Es una adhesión a la gramática normativa, global, sin cuerpo.

La pregunta, por default, entonces es: esta profunda falsedad lingüística, ¿es lo que el texto de Yasmina Reza demanda? O dicho de otro modo: ¿este es el acercamiento que queremos a la poética y los textos de los reconocidos autores cuyas versiones soporta (y sí, aplaude) nuestra platea?


Yasmina y el interés del plot
Esta vez abundé en consideraciones sobre la adaptación y no dije nada sobre la obra.

Su síntesis: para el funeral del padre de familia, tres hermanos se reúnen en la casa de campo con un tío y su mujer. Inesperadamente, asiste al funeral la antigua pareja de uno de los hermanos, ex amante del otro.

La intriga es interesante. La propuesta, condensada, da pie a la ilusión de que algo puede pasar, y sostiene en abstracto la tensión. Sin embargo, sus imágenes no terminan de cuajar hasta la última escena: el campo que habitan los personajes es abstracto, sus elementos ideales. El puchero es falso. El dolor es externo. Y la frialdad (posiblemente por lo que expliqué sobre la versión), ajena.

Y sin embargo, los buenos actores sostienen más de lo que se les ofrece.

Olivera y el mejor Veronese
El trabajo de Federico Olivera, a pesar de todo, se impone.
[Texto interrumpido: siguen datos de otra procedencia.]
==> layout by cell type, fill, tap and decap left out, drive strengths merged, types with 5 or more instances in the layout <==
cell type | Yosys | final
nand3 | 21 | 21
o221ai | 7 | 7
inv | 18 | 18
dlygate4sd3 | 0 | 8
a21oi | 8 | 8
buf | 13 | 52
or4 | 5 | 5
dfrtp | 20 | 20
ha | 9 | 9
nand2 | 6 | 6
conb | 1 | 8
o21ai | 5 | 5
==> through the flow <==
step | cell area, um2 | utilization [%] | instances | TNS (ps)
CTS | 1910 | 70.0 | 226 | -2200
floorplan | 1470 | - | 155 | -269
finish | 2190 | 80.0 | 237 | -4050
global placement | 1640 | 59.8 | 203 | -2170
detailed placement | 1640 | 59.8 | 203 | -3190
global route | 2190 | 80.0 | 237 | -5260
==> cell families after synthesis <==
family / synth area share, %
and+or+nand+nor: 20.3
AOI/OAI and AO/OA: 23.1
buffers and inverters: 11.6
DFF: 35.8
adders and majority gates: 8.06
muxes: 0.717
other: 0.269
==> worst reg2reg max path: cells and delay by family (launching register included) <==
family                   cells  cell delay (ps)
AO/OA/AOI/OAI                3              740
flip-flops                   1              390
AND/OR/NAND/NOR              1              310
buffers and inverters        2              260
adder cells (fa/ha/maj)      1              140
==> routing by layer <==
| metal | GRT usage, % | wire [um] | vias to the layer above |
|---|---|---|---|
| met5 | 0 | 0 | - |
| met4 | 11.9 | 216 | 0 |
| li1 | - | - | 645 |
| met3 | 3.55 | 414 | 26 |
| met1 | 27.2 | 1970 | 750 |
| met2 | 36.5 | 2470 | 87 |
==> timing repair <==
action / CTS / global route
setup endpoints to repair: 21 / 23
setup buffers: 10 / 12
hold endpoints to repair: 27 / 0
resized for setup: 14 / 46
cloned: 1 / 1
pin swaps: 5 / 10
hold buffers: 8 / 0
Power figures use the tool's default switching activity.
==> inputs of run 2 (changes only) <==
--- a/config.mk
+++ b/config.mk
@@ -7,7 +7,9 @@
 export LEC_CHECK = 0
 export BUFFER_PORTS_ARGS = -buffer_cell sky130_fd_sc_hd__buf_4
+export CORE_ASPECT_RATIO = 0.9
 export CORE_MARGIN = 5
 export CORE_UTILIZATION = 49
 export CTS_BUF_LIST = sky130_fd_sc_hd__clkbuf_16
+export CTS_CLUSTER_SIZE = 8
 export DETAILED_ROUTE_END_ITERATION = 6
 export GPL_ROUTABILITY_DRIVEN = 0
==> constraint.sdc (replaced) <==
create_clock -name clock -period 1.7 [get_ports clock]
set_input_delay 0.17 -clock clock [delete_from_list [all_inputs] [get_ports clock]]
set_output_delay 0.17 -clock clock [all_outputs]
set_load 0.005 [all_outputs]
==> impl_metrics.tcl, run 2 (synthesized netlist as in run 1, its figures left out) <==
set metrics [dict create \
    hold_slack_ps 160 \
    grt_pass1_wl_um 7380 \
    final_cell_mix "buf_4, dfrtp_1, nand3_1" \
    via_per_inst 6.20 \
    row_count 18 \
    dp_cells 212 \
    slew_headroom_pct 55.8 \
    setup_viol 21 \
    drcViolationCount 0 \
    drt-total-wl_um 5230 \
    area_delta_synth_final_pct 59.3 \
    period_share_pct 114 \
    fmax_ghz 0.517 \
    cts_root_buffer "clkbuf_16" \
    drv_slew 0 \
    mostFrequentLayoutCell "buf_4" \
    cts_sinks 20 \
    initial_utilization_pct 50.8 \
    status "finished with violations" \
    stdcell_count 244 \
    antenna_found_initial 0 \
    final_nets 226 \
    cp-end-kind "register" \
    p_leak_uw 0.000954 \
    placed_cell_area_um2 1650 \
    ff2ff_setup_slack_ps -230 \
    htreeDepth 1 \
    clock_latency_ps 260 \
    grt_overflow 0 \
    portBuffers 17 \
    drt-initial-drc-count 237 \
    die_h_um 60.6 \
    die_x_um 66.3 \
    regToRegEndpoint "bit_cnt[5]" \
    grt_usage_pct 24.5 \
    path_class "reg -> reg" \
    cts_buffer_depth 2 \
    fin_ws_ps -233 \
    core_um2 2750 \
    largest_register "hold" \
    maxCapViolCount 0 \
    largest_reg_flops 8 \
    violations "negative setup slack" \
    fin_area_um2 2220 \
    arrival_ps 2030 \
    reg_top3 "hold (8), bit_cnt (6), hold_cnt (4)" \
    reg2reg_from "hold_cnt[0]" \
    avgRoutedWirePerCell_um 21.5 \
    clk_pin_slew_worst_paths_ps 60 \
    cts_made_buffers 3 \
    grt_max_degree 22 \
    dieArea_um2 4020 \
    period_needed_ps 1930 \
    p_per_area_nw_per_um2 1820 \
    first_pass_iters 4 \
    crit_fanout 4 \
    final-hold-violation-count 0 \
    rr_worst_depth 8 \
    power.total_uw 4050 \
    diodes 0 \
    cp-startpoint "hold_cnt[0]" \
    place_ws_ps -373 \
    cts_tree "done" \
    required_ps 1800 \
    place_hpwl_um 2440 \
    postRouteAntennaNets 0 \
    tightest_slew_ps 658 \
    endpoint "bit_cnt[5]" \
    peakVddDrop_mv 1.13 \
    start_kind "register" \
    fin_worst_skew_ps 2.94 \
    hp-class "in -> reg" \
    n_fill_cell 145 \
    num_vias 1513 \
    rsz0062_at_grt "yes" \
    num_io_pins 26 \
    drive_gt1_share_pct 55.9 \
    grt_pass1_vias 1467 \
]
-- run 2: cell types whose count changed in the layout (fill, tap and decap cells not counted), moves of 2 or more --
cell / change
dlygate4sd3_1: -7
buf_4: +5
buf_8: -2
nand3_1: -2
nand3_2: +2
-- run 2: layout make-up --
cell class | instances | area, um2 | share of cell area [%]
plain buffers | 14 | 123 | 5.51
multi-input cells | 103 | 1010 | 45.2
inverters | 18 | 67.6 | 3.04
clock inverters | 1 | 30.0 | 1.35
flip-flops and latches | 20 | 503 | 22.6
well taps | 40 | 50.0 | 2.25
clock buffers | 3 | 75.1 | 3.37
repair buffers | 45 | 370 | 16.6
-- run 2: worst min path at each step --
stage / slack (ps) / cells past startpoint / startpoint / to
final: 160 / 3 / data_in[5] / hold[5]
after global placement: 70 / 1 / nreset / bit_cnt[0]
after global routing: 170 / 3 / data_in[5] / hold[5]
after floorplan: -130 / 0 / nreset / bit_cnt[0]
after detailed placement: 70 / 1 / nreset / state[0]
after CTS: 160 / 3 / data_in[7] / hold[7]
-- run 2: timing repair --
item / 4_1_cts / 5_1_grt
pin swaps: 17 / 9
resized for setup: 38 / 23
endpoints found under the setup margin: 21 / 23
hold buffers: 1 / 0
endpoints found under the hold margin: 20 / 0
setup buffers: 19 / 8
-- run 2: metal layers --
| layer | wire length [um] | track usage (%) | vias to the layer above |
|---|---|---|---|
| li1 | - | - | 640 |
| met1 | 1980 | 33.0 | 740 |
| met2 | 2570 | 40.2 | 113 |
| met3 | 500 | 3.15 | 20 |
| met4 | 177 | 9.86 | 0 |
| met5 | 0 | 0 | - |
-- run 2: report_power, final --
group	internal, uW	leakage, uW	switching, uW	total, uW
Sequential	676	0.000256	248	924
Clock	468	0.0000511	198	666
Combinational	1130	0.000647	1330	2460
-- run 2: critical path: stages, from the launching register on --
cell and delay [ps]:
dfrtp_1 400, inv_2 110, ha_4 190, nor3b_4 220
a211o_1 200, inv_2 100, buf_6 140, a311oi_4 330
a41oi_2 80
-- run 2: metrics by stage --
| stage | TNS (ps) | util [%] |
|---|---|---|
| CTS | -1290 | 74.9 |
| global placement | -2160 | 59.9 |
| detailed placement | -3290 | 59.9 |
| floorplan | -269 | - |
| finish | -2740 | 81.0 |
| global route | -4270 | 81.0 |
File: src/rtl/tile_pkg.sv
// Shared types and geometry for the tile draw arbiter.
// The 16-pixel tile is TILE_W x TILE_H. The step counter is sized to match.
package tile_pkg;

  localparam int TILE_W      = 4;
  localparam int TILE_H      = 4;
  localparam int X_W         = 8;
  localparam int Y_W         = 7;
  localparam int COLOUR_W    = 3;
  localparam int TILE_PIXELS = TILE_W * TILE_H;
  localparam int STEP_W      = $clog2(TILE_PIXELS);
  localparam int COL_W       = $clog2(TILE_W);

  typedef enum logic [1:0] {
    IDLE = 2'd0,
    DRAW = 2'd1,
    DONE = 2'd2
  } tile_state_t;

endpackage
==> src/rtl/apple_spawner.sv <==
// apple_spawner: chooses a free grid cell for the next apple. A free-running
// LFSR proposes random candidates. Each in-range candidate is checked against
// the snake via a one-cycle occupancy query. After MAX_TRIES rejected
// candidates, the search falls back to a row-major scan of every cell, which
// ends either on a free cell or with the board reported as full.
module apple_spawner #(
    parameter int          GRID_COLS = 20,
    parameter int          GRID_ROWS = 15,
    parameter int          CELL_SIZE = 32,
    parameter int          MAX_TRIES = 16,
    parameter logic [15:0] LFSR_SEED = 16'hACE1
) (
    input  logic        clk,
    input  logic        resetN,
    input  logic        startGame,
    input  logic        apple_eaten,
    input  logic        occupied,
    output logic        query_valid,
    output logic [4:0]  query_col,
    output logic [3:0]  query_row,
    output logic [31:0] topLeft_x,
    output logic [31:0] topLeft_y,
    output logic        apple_valid,
    output logic        board_full,
    output logic [15:0] spawn_count
);

    localparam int               TRY_W    = $clog2(MAX_TRIES + 1);
    localparam logic [TRY_W-1:0] TRY_LAST = TRY_W'(MAX_TRIES - 1);
    localparam logic [4:0]       LAST_COL = 5'(GRID_COLS - 1);
    localparam logic [3:0]       LAST_ROW = 4'(GRID_ROWS - 1);
    localparam logic [31:0]      CELL_PX  = 32'(CELL_SIZE);

    typedef enum logic [2:0] {
        IDLE,
        PICK,
        QUERY,
        WAIT,
        SCAN_Q,
        SCAN_W,
        PLACED,
        FULL
    } state_t;

    state_t           state;
    state_t           state_nxt;
    logic [15:0]      lfsr;
    logic [TRY_W-1:0] tries;
    logic [TRY_W-1:0] tries_nxt;
    logic [4:0]       col_nxt;
    logic [3:0]       row_nxt;
    logic [4:0]       cand_col;
    logic [3:0]       cand_row;
    logic             cand_ok;
    logic             reject;
    logic             place;

    // The random candidate is taken straight from the current LFSR value.
    assign cand_col = lfsr[4:0];
    assign cand_row = lfsr[11:8];
    assign cand_ok  = (cand_col <= LAST_COL) && (cand_row <= LAST_ROW);

    // Status outputs are pure functions of the state.
    assign query_valid = (state == QUERY) || (state == SCAN_Q);
    assign apple_valid = (state == PLACED);
    assign board_full  = (state == FULL);

    // Fibonacci LFSR, taps 16,14,13,11; it runs every cycle outside reset.
    always_ff @(posedge clk or negedge resetN) begin
        if (!resetN) begin
            lfsr <= LFSR_SEED;
        end else begin
            lfsr <= {lfsr[14:0], lfsr[15] ^ lfsr[13] ^ lfsr[12] ^ lfsr[10]};
        end
    end

    // State register.
    always_ff @(posedge clk or negedge resetN) begin
        if (!resetN) begin
            state <= IDLE;
        end else begin
            state <= state_nxt;
        end
    end

    // Next-state logic. query_col/query_row double as the latched candidate
    // and the scan index. Each rejection spends one try; the rejection that
    // uses up the last try jumps directly to the scan at cell (0,0).
    always_comb begin
        state_nxt = state;
        tries_nxt = tries;
        col_nxt   = query_col;
        row_nxt   = query_row;
        reject    = 1'b0;
        place     = 1'b0;
        if (startGame) begin
            state_nxt = PICK;
            tries_nxt = '0;
        end else begin
            case (state)
                IDLE: begin
                end
                PICK: begin
                    if (cand_ok) begin
                        col_nxt   = cand_col;
                        row_nxt   = cand_row;
                        state_nxt = QUERY;
                    end else begin
                        reject = 1'b1;
                    end
                end
                QUERY: begin
                    state_nxt = WAIT;
                end
                WAIT: begin
                    if (!occupied) begin
                        state_nxt = PLACED;
                        place     = 1'b1;
                    end else begin
                        reject = 1'b1;
                    end
                end
                SCAN_Q: begin
                    state_nxt = SCAN_W;
                end
                SCAN_W: begin
                    if (!occupied) begin
                        state_nxt = PLACED;
                        place     = 1'b1;
                    end else if ((query_col == LAST_COL) && (query_row == LAST_ROW)) begin
                        state_nxt = FULL;
                    end else begin
                        state_nxt = SCAN_Q;
                        if (query_col == LAST_COL) begin
                            col_nxt = '0;
                            row_nxt = query_row + 4'd1;
                        end else begin
                            col_nxt = query_col + 5'd1;
                        end
                    end
                end
                PLACED: begin
                    if (apple_eaten) begin
                        state_nxt = PICK;
                        tries_nxt = '0;
                    end
                end
                FULL: begin
                end
                default: begin
                    state_nxt = IDLE;
                end
            endcase
            if (reject) begin
                if (tries == TRY_LAST) begin
                    state_nxt = SCAN_Q;
                    col_nxt   = '0;
                    row_nxt   = '0;
                end else begin
                    state_nxt = PICK;
                    tries_nxt = tries + TRY_W'(1);
                end
            end
        end
    end

    // Try counter and query/candidate registers.
    always_ff @(posedge clk or negedge resetN) begin
        if (!resetN) begin
            tries     <= '0;
            query_col <= '0;
            query_row <= '0;
        end else begin
            tries     <= tries_nxt;
            query_col <= col_nxt;
            query_row <= row_nxt;
        end
    end

    // Placement: pixel position and spawn counter update when PLACED is entered.
    always_ff @(posedge clk or negedge resetN) begin
        if (!resetN) begin
            topLeft_x   <= '0;
            topLeft_y   <= '0;
            spawn_count <= '0;
        end else if (startGame) begin
            spawn_count <= '0;
        end else if (place) begin
            topLeft_x   <= {27'd0, query_col} * CELL_PX;
            topLeft_y   <= {28'd0, query_row} * CELL_PX;
            spawn_count <= spawn_count + 16'd1;
        end
    end

endmodule
$ cat src/rtl/pipe_stage_reg.sv
`default_nettype none
//==============================================================================
// Module      : pipe_stage_reg
// Description : Valid/ready pipeline stage register, either a two-entry skid
//               buffer with registered in_ready or a single-entry flow stage.
// Revision    : 1.0 - initial release
//==============================================================================
module pipe_stage_reg #(
    parameter int               WIDTH  = 128,
    parameter logic [WIDTH-1:0] BUBBLE = '0,
    parameter int               SKID   = 1
) (
    input  logic             clk,
    input  logic             rst,
    input  logic             flush,
    input  logic             in_valid,
    output logic             in_ready,
    input  logic [WIDTH-1:0] in_data,
    output logic             out_valid,
    input  logic             out_ready,
    output logic [WIDTH-1:0] out_data,
    output logic [1:0]       count
);

    // State encoding doubles as the occupancy count.
    localparam logic [1:0] c_ST_EMPTY = 2'd0;
    localparam logic [1:0] c_ST_ONE   = 2'd1;
    localparam logic [1:0] c_ST_FULL  = 2'd2;

    generate
        if (SKID != 0) begin : g_skid
            logic [1:0]       state_q, state_d;
            logic [WIDTH-1:0] main_q, main_d;
            logic [WIDTH-1:0] skid_q, skid_d;
            logic             in_ready_q, in_ready_d;
            logic             w_accept;
            logic             w_retire;

            always_ff @(posedge clk) begin
                if (rst) begin
                    state_q    <= c_ST_EMPTY;
                    main_q     <= BUBBLE;
                    skid_q     <= BUBBLE;
                    in_ready_q <= 1'b1;
                end else begin
                    state_q    <= state_d;
                    main_q     <= main_d;
                    skid_q     <= skid_d;
                    in_ready_q <= in_ready_d;
                end
            end

            always_comb begin
                w_accept = in_valid && in_ready_q;
                w_retire = (state_q != c_ST_EMPTY) && out_ready;
                state_d  = state_q;
                main_d   = main_q;
                skid_d   = skid_q;
                if (flush) begin
                    state_d = c_ST_EMPTY;
                    main_d  = BUBBLE;
                    skid_d  = BUBBLE;
                end else begin
                    case (state_q)
                        c_ST_EMPTY: begin
                            if (w_accept) begin
                                state_d = c_ST_ONE;
                                main_d  = in_data;
                            end
                        end
                        c_ST_ONE: begin
                            if (w_accept && !w_retire) begin
                                state_d = c_ST_FULL;
                                skid_d  = in_data;
                            end else if (w_accept && w_retire) begin
                                main_d  = in_data;
                            end else if (w_retire) begin
                                state_d = c_ST_EMPTY;
                                main_d  = BUBBLE;
                            end
                        end
                        c_ST_FULL: begin
                            // in_ready is low here, so only a retire can occur.
                            if (w_retire) begin
                                state_d = c_ST_ONE;
                                main_d  = skid_q;
                                skid_d  = BUBBLE;
                            end
                        end
                        default: begin
                            state_d = c_ST_EMPTY;
                            main_d  = BUBBLE;
                            skid_d  = BUBBLE;
                        end
                    endcase
                end
                in_ready_d = (state_d != c_ST_FULL);
            end

            always_comb begin
                out_valid = (state_q != c_ST_EMPTY);
                out_data  = main_q;
                count     = state_q;
                in_ready  = in_ready_q;
            end
        end else begin : g_single
            logic             valid_q, valid_d;
            logic [WIDTH-1:0] data_q, data_d;
            logic             w_in_ready;
            logic             w_accept;
            logic             w_retire;

            always_ff @(posedge clk) begin
                if (rst) begin
                    valid_q <= 1'b0;
                    data_q  <= BUBBLE;
                end else begin
                    valid_q <= valid_d;
                    data_q  <= data_d;
                end
            end

            always_comb begin
                w_in_ready = !valid_q || out_ready;
                w_accept   = in_valid && w_in_ready;
                w_retire   = valid_q && out_ready;
                valid_d    = valid_q;
                data_d     = data_q;
                if (flush) begin
                    valid_d = 1'b0;
                    data_d  = BUBBLE;
                end else if (w_accept) begin
                    valid_d = 1'b1;
                    data_d  = in_data;
                end else if (w_retire) begin
                    valid_d = 1'b0;
                    data_d  = BUBBLE;
                end
            end

            always_comb begin
                out_valid = valid_q;
                out_data  = data_q;
                count     = {1'b0, valid_q};
                in_ready  = w_in_ready;
            end
        end
    endgenerate

endmodule
`default_nettype wire

$ cat config.mk
export PLATFORM = sky130hd
export DESIGN_NAME = pipe_stage_reg
export DESIGN_NICKNAME = d
export VERILOG_FILES = /design/src/rtl/pipe_stage_reg.sv
export SDC_FILE = /design/constraint.sdc
export NUM_CORES = 1
export LEC_CHECK = 0
export CORE_UTILIZATION = 52
export DETAILED_ROUTE_END_ITERATION = 7
export GPL_TIMING_DRIVEN = 0
export PLACE_DENSITY = 0.84
export SLEW_MARGIN = 10
export SYNTH_ARGS = -nofsm -noshare
export SYNTH_HDL_FRONTEND = slang
export SYNTH_SLANG_ARGS = --single-unit
$ cat constraint.sdc
create_clock -name clk -period 1.8 [get_ports clk]
set_clock_uncertainty 0.05 [all_clocks]
set_input_delay 0.36 -clock clk [delete_from_list [all_inputs] [get_ports clk]]
set_output_delay 0.36 -clock clk [all_outputs]
set_load 0.01 [all_outputs]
Y el director, Luciano Suardi, y su grupo de actores, y la misma autora, hacen emerger de las entrañas de un texto aparentemente lineal y esperable, una reunión absurda y obligada en la cual los personajes hacen aquello que no se espera de ellos. Aquello que por algún motivo, un motivo que uno cree captar pero se evade, parece conectar con lo profundo.

Todos los personajes, en la reunión final, entran en una tensión misteriosa consigo mismos y con el resto. Una tensión que me hizo recordar –quizás impertinentemente, pero es una gran obra– a aquella indefinible reunión familiar de Mujeres Soñaron Caballos, de Daniel Veronese.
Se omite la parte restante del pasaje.